# Your task
Your answer should be every line from the records that contains "single".

========================

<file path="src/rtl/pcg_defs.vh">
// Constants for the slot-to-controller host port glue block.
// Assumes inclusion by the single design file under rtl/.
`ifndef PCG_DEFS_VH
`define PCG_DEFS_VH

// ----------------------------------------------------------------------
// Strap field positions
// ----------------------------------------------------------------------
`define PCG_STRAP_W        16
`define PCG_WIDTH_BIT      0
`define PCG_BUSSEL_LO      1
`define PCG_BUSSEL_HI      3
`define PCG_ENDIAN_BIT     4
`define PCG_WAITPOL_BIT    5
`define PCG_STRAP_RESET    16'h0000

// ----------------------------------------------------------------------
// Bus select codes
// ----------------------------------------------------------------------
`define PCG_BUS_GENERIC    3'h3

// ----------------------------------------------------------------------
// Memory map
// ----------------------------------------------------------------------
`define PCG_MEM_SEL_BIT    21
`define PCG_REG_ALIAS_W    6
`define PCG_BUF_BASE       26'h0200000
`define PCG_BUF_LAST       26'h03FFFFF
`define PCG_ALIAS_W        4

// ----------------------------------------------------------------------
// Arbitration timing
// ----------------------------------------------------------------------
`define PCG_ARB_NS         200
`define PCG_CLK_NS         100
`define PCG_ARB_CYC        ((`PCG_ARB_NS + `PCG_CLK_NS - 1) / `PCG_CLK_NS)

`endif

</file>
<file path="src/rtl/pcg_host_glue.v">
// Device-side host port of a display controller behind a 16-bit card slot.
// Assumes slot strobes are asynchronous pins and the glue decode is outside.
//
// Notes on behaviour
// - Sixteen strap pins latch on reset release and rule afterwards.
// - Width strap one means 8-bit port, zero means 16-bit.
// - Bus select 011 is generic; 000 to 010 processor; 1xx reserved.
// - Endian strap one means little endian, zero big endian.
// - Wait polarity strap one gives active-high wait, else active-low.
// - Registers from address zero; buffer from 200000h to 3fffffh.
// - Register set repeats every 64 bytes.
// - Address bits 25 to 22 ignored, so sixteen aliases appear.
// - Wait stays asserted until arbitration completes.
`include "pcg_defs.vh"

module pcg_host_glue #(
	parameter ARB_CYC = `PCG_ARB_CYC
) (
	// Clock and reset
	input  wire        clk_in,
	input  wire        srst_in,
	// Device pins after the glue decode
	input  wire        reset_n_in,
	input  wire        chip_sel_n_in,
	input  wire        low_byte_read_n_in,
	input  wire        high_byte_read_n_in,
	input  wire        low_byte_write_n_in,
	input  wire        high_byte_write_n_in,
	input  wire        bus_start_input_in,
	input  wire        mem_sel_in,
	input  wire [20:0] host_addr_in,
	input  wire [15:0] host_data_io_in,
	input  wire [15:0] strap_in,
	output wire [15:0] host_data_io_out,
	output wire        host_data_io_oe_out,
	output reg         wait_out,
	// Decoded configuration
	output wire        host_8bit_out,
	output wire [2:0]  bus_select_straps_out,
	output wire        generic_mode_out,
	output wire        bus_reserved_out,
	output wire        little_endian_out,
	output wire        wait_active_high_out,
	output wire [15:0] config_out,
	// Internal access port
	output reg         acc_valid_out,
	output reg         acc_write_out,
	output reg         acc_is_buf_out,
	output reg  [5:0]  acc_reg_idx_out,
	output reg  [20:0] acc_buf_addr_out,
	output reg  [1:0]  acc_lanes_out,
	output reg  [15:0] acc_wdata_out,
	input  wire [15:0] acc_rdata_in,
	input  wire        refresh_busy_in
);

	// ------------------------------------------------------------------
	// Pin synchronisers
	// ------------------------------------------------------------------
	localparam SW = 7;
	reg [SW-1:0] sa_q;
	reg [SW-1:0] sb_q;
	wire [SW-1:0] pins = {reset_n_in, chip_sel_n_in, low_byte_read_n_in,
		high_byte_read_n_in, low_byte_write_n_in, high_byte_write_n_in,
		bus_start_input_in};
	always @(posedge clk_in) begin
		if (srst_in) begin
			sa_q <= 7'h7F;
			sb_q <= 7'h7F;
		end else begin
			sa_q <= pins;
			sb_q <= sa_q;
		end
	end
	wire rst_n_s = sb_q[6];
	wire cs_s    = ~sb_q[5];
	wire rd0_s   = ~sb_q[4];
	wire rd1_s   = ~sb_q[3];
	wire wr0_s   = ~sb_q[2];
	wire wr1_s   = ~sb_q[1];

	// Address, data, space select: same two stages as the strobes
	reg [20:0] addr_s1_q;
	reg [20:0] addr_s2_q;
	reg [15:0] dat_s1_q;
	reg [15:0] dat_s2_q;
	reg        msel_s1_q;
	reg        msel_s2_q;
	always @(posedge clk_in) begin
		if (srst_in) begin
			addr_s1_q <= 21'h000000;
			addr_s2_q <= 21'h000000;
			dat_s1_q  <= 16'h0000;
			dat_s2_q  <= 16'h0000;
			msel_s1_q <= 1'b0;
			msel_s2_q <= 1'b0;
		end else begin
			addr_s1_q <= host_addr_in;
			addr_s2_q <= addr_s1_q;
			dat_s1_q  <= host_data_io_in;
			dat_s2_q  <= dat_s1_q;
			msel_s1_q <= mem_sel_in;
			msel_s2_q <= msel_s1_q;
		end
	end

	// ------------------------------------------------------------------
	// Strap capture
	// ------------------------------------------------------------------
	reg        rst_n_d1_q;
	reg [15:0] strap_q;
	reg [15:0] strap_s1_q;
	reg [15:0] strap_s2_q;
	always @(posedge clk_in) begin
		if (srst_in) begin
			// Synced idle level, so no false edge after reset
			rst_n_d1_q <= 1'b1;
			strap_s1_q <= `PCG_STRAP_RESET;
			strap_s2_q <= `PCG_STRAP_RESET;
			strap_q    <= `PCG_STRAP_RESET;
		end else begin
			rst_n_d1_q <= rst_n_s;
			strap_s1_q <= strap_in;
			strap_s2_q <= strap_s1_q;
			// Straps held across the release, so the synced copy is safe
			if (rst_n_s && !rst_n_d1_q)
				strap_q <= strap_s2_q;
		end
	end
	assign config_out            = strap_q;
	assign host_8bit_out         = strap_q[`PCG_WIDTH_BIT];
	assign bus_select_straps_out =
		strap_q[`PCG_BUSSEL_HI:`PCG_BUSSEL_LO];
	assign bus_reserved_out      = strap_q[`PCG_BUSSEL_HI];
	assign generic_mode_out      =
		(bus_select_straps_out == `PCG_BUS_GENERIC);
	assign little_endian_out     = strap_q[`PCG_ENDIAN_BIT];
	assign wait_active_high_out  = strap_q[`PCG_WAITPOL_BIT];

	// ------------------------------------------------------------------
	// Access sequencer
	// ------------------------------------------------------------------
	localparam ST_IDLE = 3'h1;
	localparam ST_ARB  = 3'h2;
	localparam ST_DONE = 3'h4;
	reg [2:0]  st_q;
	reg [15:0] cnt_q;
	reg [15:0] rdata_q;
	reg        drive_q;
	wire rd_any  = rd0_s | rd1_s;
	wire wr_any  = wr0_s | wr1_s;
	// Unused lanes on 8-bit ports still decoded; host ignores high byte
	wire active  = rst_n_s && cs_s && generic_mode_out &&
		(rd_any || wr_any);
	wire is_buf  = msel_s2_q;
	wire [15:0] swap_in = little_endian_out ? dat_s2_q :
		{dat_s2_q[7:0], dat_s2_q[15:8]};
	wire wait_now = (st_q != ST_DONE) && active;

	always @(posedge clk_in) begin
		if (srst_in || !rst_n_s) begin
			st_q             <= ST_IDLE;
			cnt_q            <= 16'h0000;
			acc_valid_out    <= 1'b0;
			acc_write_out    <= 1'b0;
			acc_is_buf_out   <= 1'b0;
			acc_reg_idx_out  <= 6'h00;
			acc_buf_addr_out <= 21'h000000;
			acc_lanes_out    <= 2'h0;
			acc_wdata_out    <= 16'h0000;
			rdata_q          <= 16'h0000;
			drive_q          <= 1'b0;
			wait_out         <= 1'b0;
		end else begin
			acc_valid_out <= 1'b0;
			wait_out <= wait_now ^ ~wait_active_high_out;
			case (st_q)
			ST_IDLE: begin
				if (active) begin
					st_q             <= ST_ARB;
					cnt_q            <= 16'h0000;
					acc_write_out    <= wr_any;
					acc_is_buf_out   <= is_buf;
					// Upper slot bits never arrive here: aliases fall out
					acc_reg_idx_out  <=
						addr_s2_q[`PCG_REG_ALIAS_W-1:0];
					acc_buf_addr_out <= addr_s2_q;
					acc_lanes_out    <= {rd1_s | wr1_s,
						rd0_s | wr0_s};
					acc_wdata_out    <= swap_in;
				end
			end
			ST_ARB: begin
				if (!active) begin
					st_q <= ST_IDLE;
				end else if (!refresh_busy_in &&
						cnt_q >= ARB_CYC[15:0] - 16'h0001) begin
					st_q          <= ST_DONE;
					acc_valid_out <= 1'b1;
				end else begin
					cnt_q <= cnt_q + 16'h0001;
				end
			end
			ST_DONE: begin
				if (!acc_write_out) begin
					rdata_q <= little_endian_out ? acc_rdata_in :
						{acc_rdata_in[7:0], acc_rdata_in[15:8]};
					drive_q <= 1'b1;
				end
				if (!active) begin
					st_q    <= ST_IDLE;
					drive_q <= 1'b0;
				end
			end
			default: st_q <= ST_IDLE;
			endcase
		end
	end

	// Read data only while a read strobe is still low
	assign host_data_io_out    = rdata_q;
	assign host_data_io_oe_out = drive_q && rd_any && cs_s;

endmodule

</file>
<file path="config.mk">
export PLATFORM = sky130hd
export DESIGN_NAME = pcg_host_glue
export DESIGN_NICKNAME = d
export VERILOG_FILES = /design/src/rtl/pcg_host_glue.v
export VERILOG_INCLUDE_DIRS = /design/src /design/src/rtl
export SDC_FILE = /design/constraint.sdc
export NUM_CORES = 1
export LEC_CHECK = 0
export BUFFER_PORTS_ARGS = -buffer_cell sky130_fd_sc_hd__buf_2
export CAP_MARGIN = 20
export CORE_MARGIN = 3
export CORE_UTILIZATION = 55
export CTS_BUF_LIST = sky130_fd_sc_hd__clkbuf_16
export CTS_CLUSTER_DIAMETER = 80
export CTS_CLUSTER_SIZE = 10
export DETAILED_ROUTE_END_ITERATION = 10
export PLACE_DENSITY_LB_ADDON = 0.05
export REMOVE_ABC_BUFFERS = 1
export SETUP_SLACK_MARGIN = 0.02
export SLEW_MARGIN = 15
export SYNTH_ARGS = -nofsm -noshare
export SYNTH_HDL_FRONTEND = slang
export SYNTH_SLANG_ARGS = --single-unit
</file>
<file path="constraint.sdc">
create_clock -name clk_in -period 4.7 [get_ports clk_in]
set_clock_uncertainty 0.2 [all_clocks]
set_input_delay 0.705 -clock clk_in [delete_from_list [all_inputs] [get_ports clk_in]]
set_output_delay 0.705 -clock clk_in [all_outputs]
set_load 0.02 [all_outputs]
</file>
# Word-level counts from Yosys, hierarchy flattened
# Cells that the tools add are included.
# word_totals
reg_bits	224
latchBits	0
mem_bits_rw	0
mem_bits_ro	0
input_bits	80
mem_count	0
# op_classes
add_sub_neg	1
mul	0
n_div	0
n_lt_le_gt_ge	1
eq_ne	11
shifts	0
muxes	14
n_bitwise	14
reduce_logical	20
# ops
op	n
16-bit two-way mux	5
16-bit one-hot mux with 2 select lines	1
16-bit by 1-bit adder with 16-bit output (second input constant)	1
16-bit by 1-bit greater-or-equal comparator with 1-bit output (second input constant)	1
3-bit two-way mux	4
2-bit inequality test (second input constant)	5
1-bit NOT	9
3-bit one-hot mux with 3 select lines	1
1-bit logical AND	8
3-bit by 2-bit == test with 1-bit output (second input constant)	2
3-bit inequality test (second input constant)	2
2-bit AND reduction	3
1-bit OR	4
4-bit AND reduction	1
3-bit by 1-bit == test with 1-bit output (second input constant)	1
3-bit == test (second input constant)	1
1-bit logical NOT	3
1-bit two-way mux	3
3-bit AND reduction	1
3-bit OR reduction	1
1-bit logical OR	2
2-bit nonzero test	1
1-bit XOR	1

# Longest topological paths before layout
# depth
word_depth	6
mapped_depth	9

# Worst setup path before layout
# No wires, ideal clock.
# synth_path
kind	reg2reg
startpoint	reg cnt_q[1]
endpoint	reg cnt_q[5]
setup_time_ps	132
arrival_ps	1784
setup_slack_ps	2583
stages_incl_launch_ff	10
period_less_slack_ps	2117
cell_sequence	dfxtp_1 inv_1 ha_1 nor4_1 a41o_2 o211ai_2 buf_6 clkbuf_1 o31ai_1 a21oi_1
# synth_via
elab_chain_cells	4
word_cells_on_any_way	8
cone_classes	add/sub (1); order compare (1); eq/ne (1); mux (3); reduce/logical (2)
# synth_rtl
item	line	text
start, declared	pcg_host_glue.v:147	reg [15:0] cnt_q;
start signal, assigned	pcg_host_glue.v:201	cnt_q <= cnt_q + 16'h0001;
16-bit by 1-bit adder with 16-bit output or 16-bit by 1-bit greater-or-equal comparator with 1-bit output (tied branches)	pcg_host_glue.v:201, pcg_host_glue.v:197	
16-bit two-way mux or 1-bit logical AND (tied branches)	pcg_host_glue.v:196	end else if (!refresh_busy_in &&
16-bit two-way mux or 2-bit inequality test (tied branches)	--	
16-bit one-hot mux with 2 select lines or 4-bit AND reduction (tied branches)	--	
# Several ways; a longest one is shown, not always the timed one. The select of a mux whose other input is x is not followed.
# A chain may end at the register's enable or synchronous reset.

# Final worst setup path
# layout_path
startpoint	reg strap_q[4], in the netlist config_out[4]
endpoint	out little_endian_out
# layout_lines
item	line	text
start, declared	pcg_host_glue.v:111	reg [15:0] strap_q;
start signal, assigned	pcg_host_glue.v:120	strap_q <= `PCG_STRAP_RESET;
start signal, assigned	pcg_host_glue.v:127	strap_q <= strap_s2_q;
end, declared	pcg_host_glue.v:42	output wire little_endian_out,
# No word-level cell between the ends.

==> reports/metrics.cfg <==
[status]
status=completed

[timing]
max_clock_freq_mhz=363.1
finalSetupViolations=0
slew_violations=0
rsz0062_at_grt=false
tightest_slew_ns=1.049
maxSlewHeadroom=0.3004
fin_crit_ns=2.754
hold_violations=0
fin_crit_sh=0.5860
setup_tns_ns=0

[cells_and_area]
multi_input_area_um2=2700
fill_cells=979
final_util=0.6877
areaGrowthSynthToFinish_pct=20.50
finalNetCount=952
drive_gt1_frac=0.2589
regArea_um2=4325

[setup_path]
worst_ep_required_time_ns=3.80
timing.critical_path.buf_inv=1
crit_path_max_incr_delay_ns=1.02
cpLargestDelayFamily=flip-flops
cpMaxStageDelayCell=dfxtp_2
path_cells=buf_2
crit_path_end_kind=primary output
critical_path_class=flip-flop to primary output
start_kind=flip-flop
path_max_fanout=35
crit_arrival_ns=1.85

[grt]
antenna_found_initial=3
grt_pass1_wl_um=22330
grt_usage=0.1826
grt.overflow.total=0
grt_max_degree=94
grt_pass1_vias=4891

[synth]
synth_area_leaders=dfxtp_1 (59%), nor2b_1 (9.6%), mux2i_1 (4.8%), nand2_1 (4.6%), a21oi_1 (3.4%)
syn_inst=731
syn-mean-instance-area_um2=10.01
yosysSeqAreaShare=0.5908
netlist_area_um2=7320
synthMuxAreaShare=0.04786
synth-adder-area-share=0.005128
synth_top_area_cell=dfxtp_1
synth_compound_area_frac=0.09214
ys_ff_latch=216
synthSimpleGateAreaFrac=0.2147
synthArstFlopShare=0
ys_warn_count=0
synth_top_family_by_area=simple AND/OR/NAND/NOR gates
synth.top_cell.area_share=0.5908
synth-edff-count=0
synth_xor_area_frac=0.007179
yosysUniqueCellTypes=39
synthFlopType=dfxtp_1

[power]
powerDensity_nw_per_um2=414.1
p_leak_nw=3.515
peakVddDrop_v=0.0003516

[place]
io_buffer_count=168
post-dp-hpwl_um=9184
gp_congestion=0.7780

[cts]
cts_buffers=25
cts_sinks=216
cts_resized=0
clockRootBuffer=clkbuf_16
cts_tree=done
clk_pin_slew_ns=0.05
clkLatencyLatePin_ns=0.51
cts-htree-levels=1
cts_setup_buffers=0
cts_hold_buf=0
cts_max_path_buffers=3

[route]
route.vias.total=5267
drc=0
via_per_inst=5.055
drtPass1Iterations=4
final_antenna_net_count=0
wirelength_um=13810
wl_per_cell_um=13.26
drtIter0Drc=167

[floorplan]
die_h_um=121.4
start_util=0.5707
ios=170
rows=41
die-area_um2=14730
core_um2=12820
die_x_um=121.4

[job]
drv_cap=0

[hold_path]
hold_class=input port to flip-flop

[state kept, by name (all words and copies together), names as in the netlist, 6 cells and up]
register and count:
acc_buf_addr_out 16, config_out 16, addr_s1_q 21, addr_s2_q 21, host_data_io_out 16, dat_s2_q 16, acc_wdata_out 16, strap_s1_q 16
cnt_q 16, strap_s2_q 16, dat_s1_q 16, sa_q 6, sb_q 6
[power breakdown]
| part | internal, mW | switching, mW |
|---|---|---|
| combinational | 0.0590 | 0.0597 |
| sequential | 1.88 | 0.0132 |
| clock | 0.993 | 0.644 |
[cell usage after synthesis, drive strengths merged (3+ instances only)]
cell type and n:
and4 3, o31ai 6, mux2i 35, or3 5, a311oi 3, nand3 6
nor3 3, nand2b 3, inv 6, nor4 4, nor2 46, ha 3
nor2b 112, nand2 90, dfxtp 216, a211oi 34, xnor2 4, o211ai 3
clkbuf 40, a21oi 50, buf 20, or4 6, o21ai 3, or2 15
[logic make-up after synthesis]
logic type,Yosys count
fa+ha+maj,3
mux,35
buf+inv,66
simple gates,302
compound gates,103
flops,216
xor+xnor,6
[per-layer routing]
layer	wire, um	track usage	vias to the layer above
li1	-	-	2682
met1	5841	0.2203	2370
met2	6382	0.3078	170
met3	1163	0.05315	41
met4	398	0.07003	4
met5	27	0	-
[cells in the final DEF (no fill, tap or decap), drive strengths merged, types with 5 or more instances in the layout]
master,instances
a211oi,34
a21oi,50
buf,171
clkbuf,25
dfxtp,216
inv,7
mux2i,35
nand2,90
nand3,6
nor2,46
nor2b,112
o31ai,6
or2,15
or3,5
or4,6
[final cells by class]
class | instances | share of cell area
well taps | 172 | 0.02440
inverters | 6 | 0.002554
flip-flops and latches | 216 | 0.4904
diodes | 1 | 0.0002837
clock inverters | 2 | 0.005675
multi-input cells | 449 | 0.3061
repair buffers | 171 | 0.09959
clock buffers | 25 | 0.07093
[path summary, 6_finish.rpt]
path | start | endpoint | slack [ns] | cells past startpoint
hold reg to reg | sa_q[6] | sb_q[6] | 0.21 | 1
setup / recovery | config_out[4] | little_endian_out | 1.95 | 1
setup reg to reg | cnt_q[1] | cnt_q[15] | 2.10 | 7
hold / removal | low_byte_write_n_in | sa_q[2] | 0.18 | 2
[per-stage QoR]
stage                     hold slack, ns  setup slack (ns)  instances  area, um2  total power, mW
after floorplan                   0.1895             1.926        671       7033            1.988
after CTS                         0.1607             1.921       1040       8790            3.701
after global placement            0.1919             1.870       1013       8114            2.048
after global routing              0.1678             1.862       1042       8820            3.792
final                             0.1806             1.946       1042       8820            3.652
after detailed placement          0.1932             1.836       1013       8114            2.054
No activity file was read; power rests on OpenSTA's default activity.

========================

# Solution to the exercise
// Assumes inclusion by the single design file under rtl/.
export SYNTH_SLANG_ARGS = --single-unit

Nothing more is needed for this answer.